[RECORD EXCERPTS]

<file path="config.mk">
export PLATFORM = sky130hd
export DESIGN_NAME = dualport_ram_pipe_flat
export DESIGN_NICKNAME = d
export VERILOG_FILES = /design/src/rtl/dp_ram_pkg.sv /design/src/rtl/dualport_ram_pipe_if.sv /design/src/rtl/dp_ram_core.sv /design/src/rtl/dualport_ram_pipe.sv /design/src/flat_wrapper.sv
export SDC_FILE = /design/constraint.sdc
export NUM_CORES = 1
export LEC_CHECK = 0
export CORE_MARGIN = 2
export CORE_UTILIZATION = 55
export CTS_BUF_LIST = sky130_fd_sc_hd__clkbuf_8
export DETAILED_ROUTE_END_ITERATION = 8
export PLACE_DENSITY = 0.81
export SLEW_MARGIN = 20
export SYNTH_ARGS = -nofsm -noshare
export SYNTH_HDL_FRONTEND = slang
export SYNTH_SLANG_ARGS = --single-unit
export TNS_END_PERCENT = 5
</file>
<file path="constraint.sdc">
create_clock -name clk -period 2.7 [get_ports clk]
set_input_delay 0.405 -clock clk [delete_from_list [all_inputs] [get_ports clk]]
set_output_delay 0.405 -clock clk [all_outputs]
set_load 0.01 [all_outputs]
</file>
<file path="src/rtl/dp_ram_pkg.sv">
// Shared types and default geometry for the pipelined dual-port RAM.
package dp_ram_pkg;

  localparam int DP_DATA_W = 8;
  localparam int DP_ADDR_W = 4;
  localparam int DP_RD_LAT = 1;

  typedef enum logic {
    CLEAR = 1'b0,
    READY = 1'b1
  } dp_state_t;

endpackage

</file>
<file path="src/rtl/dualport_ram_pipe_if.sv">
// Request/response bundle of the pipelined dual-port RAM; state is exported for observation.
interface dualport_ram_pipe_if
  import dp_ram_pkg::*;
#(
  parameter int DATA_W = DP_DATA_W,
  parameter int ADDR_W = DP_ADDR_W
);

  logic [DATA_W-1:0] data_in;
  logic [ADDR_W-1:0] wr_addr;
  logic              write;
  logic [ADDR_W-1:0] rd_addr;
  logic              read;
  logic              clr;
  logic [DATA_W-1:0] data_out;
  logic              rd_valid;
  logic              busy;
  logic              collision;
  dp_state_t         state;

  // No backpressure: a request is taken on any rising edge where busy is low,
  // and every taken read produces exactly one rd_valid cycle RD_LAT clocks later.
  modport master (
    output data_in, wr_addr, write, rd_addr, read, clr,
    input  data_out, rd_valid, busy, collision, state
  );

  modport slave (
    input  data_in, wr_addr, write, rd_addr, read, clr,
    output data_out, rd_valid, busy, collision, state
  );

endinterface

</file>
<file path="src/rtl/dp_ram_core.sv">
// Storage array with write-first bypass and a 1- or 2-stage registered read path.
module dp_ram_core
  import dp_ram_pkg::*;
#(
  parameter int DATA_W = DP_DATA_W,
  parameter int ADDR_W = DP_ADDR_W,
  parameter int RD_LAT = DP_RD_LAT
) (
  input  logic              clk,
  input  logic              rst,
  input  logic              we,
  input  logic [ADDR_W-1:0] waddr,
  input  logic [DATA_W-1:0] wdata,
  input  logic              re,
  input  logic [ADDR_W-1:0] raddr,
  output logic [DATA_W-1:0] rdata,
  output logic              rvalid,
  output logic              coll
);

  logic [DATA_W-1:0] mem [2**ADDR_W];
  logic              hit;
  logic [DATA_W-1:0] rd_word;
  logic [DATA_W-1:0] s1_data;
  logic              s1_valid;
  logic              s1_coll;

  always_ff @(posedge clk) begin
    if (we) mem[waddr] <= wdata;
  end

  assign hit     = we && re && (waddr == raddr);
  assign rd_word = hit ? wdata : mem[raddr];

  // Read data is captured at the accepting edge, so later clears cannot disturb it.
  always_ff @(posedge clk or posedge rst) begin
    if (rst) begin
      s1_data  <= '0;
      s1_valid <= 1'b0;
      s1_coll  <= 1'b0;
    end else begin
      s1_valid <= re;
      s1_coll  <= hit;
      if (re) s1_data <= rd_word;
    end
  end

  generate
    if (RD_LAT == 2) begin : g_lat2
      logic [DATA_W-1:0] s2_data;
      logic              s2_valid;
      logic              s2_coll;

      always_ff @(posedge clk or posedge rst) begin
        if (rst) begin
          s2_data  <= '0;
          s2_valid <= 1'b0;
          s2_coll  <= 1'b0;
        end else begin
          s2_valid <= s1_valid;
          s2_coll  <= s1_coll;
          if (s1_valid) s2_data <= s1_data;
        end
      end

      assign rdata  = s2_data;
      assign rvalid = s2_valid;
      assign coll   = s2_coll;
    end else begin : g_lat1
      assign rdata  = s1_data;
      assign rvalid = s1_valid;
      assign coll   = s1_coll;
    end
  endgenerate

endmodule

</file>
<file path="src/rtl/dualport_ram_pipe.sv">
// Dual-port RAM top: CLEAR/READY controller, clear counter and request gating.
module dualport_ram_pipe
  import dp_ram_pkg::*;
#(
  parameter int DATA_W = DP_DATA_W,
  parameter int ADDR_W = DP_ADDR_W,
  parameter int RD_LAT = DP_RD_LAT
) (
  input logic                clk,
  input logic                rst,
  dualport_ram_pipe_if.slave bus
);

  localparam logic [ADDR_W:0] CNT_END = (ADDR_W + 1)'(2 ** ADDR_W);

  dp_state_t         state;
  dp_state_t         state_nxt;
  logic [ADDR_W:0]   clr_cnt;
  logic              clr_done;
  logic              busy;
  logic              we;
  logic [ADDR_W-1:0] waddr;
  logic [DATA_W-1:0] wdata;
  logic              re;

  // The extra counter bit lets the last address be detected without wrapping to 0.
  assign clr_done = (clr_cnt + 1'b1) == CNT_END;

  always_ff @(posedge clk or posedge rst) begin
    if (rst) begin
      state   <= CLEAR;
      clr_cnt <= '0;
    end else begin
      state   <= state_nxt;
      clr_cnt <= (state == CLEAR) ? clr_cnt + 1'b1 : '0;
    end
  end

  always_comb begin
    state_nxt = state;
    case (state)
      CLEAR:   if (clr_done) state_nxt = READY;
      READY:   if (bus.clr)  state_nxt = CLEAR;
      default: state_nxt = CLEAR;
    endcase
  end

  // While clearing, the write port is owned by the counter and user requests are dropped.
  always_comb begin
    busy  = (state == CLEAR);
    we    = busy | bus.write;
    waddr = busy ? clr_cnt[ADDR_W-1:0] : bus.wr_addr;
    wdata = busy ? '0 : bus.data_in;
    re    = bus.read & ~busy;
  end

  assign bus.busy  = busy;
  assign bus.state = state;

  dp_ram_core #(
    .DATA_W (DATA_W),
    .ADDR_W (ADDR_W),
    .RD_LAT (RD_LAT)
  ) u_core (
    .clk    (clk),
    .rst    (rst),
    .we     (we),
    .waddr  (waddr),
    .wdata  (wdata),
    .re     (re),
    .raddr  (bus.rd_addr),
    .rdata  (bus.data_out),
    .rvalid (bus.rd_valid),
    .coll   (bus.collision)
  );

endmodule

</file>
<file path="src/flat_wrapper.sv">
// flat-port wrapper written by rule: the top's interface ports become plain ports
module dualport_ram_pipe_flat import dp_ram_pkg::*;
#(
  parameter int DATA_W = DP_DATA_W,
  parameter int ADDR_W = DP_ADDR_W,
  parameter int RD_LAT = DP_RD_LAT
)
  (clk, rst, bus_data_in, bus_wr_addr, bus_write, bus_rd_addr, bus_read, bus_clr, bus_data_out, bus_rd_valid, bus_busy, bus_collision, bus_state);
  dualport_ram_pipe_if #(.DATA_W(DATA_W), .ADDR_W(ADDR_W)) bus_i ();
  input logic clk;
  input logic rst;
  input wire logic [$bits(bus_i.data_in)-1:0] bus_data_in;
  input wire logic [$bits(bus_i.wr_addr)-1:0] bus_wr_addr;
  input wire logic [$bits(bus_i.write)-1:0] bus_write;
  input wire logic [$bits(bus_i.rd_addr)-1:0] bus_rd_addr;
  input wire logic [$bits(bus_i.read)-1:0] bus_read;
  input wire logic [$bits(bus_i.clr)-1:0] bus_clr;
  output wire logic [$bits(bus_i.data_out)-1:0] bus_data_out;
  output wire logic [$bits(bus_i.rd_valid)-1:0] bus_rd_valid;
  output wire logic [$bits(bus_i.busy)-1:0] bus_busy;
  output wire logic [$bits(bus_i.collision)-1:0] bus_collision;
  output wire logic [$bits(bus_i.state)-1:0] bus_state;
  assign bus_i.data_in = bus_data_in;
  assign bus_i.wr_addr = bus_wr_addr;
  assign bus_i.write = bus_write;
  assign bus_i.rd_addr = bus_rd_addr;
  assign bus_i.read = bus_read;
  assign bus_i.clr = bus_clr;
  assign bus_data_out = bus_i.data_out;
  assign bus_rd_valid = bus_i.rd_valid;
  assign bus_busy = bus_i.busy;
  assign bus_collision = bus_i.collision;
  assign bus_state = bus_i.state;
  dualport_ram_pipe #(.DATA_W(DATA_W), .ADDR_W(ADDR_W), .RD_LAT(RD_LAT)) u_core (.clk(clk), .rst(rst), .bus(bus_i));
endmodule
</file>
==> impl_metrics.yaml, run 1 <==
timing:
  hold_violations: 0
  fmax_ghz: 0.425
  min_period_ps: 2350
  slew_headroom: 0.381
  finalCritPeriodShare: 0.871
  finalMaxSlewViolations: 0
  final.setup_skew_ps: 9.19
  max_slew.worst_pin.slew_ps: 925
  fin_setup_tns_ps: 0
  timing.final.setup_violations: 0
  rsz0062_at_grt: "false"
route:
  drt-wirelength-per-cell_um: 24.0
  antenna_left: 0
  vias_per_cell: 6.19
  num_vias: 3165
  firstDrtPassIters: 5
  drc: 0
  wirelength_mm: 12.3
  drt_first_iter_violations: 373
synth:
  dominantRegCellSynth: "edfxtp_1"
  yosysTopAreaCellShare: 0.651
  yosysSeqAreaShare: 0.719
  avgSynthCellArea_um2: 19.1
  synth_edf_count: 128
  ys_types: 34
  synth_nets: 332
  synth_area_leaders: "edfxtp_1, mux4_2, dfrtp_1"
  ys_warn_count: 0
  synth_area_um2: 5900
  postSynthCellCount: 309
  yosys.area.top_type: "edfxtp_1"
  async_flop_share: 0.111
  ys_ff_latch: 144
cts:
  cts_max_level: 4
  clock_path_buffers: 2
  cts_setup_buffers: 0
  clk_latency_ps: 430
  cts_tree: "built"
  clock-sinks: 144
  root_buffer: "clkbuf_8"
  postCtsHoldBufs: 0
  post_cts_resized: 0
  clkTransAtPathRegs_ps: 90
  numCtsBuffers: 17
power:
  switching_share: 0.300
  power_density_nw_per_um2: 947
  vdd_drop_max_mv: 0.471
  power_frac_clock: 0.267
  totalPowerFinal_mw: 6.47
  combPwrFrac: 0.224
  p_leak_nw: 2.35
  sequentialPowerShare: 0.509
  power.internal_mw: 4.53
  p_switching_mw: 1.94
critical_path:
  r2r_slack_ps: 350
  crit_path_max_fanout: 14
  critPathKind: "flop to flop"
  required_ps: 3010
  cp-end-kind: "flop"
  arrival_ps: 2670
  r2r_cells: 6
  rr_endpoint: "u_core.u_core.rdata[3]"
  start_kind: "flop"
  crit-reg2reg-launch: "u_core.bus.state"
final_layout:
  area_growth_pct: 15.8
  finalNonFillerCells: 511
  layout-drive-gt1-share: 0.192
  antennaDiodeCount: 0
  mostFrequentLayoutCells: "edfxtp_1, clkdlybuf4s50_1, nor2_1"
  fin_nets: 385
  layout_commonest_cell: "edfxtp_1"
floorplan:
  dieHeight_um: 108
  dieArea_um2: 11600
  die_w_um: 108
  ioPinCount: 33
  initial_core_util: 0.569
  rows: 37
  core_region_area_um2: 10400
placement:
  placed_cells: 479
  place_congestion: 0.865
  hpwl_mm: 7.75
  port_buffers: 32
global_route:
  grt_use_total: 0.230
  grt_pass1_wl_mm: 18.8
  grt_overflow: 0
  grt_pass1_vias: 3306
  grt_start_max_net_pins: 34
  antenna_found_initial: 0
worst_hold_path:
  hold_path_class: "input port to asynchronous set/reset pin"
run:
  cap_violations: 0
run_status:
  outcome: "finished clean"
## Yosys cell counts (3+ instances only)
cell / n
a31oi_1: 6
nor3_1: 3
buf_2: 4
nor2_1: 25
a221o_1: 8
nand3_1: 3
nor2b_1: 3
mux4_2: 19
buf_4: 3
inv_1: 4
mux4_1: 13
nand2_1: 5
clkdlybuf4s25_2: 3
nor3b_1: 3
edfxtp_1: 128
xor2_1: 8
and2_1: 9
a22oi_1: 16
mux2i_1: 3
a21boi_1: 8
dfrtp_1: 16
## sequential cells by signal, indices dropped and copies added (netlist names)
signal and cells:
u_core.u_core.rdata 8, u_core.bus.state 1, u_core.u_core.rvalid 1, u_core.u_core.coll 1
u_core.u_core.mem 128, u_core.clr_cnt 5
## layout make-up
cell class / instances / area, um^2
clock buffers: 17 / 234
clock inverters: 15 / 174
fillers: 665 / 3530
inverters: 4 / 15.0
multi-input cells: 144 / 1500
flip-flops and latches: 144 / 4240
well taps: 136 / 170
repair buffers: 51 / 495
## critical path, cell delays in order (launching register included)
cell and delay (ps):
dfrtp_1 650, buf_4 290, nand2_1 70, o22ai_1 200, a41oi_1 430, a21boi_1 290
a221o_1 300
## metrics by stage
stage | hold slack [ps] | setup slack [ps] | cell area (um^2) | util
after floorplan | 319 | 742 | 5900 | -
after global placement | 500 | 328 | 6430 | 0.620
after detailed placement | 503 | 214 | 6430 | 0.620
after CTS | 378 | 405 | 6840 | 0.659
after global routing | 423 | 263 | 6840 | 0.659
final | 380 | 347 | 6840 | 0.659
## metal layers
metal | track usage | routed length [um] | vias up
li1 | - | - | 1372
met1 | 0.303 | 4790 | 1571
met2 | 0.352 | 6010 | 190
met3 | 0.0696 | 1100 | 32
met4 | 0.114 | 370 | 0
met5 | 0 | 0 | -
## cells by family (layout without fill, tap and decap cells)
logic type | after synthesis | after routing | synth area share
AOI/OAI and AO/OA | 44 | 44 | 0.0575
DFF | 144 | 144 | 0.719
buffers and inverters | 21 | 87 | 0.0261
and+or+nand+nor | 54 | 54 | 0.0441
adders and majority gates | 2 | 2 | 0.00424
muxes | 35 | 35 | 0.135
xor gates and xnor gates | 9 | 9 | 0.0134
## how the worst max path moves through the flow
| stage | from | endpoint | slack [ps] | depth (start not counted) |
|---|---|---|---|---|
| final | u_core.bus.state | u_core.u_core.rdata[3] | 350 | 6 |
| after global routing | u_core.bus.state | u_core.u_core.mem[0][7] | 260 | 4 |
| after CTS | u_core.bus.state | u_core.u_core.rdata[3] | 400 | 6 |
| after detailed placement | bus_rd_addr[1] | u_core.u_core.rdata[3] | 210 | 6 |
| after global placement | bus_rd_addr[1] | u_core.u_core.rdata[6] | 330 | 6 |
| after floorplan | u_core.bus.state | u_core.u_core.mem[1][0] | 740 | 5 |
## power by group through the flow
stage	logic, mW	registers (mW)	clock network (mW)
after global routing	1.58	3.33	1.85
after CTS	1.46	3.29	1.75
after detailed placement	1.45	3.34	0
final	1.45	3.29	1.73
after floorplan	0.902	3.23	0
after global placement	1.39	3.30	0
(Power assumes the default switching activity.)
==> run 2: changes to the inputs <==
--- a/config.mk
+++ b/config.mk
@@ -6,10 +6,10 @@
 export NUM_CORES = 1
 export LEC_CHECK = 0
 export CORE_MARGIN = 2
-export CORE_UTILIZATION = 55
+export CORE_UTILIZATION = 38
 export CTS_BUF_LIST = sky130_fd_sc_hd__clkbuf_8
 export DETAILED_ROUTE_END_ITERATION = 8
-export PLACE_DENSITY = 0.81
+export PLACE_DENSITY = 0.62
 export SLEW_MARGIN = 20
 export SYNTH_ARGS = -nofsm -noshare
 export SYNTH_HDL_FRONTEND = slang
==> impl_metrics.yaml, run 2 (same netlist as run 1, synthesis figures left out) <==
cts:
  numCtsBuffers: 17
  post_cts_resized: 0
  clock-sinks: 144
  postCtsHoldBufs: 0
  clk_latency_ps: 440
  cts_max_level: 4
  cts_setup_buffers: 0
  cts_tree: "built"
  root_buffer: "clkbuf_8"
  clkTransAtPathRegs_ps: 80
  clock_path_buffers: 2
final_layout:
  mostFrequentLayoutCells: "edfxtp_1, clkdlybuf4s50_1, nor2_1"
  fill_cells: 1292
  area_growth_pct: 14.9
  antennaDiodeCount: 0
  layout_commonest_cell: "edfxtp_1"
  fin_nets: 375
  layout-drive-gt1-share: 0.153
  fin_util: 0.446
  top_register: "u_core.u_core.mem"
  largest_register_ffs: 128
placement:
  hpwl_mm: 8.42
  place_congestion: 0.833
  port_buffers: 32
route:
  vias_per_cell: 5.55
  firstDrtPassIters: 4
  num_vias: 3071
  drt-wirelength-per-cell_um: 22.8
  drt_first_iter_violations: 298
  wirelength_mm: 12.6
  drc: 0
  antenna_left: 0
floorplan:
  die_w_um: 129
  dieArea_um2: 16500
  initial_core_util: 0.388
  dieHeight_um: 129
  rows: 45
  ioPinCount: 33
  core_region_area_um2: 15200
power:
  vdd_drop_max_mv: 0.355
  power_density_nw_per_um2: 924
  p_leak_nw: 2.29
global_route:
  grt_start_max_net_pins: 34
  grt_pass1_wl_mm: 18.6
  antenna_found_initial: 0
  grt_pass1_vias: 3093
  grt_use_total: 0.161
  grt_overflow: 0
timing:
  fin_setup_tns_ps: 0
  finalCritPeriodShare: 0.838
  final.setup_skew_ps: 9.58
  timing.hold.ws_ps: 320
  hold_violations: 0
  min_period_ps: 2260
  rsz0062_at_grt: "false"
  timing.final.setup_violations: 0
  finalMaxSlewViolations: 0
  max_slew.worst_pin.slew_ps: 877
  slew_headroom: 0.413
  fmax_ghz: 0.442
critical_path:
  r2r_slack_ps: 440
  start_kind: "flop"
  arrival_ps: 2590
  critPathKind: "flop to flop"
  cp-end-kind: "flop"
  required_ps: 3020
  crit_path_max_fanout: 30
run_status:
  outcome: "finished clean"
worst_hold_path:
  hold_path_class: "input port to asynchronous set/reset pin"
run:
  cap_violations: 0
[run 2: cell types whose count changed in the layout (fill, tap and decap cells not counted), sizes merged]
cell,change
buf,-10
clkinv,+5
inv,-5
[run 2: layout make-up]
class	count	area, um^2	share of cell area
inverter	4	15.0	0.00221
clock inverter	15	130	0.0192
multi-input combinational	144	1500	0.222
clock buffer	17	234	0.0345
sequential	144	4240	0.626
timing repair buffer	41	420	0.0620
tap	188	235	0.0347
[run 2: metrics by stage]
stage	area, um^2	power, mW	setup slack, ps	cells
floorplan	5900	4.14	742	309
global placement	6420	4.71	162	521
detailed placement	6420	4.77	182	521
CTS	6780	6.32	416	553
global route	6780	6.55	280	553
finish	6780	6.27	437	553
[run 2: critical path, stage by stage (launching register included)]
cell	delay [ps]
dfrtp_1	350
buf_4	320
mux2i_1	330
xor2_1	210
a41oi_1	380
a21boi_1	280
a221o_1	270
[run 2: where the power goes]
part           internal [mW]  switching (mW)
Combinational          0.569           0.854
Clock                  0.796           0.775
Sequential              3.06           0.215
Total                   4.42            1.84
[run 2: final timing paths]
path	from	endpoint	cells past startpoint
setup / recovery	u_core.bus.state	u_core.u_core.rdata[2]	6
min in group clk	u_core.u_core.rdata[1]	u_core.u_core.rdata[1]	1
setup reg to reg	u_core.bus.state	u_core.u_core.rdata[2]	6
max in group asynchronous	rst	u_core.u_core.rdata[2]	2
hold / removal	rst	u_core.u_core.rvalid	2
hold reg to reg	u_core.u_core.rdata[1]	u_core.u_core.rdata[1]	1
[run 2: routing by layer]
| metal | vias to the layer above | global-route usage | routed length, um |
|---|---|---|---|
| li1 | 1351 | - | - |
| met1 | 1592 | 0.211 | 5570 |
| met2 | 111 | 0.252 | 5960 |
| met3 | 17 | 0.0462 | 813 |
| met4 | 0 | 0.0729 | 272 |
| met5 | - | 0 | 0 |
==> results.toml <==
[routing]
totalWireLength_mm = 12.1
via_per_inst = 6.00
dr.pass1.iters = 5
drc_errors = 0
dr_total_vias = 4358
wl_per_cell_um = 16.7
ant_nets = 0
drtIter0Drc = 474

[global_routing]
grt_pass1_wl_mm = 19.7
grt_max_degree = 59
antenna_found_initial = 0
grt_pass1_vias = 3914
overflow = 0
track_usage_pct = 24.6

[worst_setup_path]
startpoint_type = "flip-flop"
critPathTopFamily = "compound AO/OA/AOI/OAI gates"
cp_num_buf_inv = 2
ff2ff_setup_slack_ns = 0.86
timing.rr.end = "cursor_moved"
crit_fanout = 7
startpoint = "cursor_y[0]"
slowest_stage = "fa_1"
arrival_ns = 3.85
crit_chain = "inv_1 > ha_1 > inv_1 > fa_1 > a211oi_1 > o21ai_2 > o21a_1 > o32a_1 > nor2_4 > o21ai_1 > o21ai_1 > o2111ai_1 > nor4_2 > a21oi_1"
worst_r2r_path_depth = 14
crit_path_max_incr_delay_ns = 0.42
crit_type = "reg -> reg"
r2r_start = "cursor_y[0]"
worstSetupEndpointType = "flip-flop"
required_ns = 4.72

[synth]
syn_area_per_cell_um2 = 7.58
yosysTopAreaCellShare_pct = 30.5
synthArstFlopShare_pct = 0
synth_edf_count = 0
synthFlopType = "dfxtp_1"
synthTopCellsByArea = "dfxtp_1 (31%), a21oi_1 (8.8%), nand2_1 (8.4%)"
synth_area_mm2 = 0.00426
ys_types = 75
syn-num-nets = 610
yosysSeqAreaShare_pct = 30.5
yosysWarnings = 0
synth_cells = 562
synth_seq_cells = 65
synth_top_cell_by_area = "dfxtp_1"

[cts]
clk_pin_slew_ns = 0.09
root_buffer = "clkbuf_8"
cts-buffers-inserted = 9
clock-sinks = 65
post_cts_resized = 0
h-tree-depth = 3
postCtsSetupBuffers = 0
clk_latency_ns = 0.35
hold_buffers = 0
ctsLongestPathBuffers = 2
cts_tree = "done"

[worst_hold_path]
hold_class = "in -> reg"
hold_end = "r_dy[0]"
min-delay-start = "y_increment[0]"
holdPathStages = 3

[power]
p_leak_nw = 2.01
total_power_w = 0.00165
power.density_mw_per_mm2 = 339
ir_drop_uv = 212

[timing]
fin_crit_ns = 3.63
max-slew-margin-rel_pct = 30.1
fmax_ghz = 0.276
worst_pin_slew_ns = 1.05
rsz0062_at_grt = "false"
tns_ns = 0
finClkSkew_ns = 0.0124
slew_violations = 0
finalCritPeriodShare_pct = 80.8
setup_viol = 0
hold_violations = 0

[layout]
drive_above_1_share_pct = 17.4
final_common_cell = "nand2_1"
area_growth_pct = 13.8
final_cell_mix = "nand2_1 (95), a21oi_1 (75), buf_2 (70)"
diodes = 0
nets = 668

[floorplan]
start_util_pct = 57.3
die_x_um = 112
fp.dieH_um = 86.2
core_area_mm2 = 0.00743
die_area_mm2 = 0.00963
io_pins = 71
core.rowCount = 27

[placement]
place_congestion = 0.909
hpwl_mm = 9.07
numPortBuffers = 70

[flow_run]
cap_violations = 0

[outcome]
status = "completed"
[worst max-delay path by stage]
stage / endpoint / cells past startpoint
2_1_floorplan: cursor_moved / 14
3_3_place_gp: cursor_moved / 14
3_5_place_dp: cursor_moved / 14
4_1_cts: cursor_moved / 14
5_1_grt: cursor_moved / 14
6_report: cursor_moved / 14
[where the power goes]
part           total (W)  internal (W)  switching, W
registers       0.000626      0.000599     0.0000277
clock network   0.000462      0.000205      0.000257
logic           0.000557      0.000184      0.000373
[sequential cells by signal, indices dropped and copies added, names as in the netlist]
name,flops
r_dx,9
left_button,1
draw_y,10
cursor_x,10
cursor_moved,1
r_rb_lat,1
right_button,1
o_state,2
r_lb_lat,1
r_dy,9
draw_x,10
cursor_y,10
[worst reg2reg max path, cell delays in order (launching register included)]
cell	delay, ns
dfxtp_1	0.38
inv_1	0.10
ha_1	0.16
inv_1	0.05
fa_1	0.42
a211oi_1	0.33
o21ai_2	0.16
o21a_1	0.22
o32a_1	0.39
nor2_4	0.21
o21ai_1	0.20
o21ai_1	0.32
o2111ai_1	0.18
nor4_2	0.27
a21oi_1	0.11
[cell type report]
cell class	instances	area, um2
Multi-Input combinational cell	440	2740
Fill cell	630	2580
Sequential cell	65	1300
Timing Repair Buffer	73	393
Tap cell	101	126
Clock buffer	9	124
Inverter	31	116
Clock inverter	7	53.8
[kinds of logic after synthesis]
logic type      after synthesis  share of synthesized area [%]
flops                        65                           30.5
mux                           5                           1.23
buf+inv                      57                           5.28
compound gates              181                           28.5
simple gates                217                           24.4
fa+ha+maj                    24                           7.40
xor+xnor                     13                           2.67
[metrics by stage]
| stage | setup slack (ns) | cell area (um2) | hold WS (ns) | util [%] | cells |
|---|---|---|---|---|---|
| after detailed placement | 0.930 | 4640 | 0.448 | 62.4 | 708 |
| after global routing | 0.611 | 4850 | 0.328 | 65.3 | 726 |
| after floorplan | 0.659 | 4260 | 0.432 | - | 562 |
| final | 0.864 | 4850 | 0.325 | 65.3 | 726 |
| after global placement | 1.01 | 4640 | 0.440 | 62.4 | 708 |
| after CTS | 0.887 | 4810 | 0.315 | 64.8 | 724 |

[/RECORD EXCERPTS]

WHAT TO PRODUCE
A copy of each line in the data above that holds the string "compound" is needed.

RESULT OF THE EXERCISE
critPathTopFamily = "compound AO/OA/AOI/OAI gates"
compound gates              181                           28.5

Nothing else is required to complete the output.